(Records from a dataset)
------------------------------------------------

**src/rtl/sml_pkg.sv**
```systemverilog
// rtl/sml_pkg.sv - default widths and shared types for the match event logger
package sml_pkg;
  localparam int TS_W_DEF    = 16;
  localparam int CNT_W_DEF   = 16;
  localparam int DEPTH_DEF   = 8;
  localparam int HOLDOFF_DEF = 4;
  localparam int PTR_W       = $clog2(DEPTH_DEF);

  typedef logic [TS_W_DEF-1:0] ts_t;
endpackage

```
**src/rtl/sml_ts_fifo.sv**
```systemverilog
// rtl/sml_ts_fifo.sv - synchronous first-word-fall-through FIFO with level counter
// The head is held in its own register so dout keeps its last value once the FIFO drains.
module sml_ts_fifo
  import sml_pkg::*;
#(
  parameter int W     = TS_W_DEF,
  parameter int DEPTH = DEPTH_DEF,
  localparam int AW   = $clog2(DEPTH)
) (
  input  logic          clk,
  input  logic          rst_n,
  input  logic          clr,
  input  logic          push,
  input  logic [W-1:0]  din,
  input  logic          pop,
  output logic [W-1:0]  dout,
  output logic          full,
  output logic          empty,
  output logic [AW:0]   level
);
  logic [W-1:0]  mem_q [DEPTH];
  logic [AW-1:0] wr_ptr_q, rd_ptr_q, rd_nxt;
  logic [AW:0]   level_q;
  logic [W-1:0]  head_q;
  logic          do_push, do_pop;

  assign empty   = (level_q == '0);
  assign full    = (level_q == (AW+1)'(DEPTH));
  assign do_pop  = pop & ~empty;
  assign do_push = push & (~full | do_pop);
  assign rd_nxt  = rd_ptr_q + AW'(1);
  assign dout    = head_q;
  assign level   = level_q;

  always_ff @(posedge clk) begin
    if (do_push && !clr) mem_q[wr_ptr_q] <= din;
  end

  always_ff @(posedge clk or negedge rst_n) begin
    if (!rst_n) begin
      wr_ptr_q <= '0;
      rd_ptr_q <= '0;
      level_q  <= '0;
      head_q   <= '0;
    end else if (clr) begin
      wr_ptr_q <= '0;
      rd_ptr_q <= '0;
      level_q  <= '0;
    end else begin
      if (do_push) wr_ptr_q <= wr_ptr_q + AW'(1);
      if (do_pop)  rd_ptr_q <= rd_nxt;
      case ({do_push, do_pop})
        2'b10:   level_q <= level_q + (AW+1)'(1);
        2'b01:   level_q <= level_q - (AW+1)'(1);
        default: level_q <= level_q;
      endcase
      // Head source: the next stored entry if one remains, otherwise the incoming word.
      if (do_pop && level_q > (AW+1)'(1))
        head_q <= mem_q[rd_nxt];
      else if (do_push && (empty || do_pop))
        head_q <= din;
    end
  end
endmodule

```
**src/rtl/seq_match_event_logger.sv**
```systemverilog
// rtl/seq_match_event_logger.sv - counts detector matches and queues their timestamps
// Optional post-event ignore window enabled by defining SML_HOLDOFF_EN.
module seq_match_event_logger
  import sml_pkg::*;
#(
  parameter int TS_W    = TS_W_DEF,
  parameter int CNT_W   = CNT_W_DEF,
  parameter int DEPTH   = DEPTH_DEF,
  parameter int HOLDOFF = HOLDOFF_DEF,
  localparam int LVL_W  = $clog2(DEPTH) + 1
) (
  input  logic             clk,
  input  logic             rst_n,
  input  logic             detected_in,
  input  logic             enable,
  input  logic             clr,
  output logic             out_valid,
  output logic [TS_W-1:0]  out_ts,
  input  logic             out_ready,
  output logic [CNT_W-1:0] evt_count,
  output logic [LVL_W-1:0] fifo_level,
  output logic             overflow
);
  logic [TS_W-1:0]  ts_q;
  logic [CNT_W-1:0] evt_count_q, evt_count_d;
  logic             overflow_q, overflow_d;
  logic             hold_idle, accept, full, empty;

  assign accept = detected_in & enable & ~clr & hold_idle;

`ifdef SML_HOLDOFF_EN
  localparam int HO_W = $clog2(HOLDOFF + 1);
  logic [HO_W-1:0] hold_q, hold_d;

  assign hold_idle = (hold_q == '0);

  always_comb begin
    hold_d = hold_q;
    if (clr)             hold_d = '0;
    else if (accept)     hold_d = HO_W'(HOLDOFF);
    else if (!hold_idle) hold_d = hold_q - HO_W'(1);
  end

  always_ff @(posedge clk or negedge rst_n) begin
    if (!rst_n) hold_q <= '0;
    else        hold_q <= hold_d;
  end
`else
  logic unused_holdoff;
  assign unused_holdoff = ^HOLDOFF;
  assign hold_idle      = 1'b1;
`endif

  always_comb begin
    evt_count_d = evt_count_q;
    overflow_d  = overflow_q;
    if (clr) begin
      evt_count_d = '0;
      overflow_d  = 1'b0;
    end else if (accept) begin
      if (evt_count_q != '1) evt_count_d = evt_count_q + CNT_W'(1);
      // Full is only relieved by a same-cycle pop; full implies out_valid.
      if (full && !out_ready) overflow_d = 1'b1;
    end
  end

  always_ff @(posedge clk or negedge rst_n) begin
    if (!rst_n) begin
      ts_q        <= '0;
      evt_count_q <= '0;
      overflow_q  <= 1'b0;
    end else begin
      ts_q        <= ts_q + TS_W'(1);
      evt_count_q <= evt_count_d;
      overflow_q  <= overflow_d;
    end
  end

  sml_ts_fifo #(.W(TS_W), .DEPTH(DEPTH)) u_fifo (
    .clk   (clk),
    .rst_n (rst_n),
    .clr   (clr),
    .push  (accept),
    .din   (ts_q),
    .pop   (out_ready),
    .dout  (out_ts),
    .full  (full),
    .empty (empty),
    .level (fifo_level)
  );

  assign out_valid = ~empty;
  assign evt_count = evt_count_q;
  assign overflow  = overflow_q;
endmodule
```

------------------------------------------------

**How to complete this task:**
In the records above, find each line holding "word" and copy it.

**Solution for this exercise:**
// rtl/sml_ts_fifo.sv - synchronous first-word-fall-through FIFO with level counter
      // Head source: the next stored entry if one remains, otherwise the incoming word.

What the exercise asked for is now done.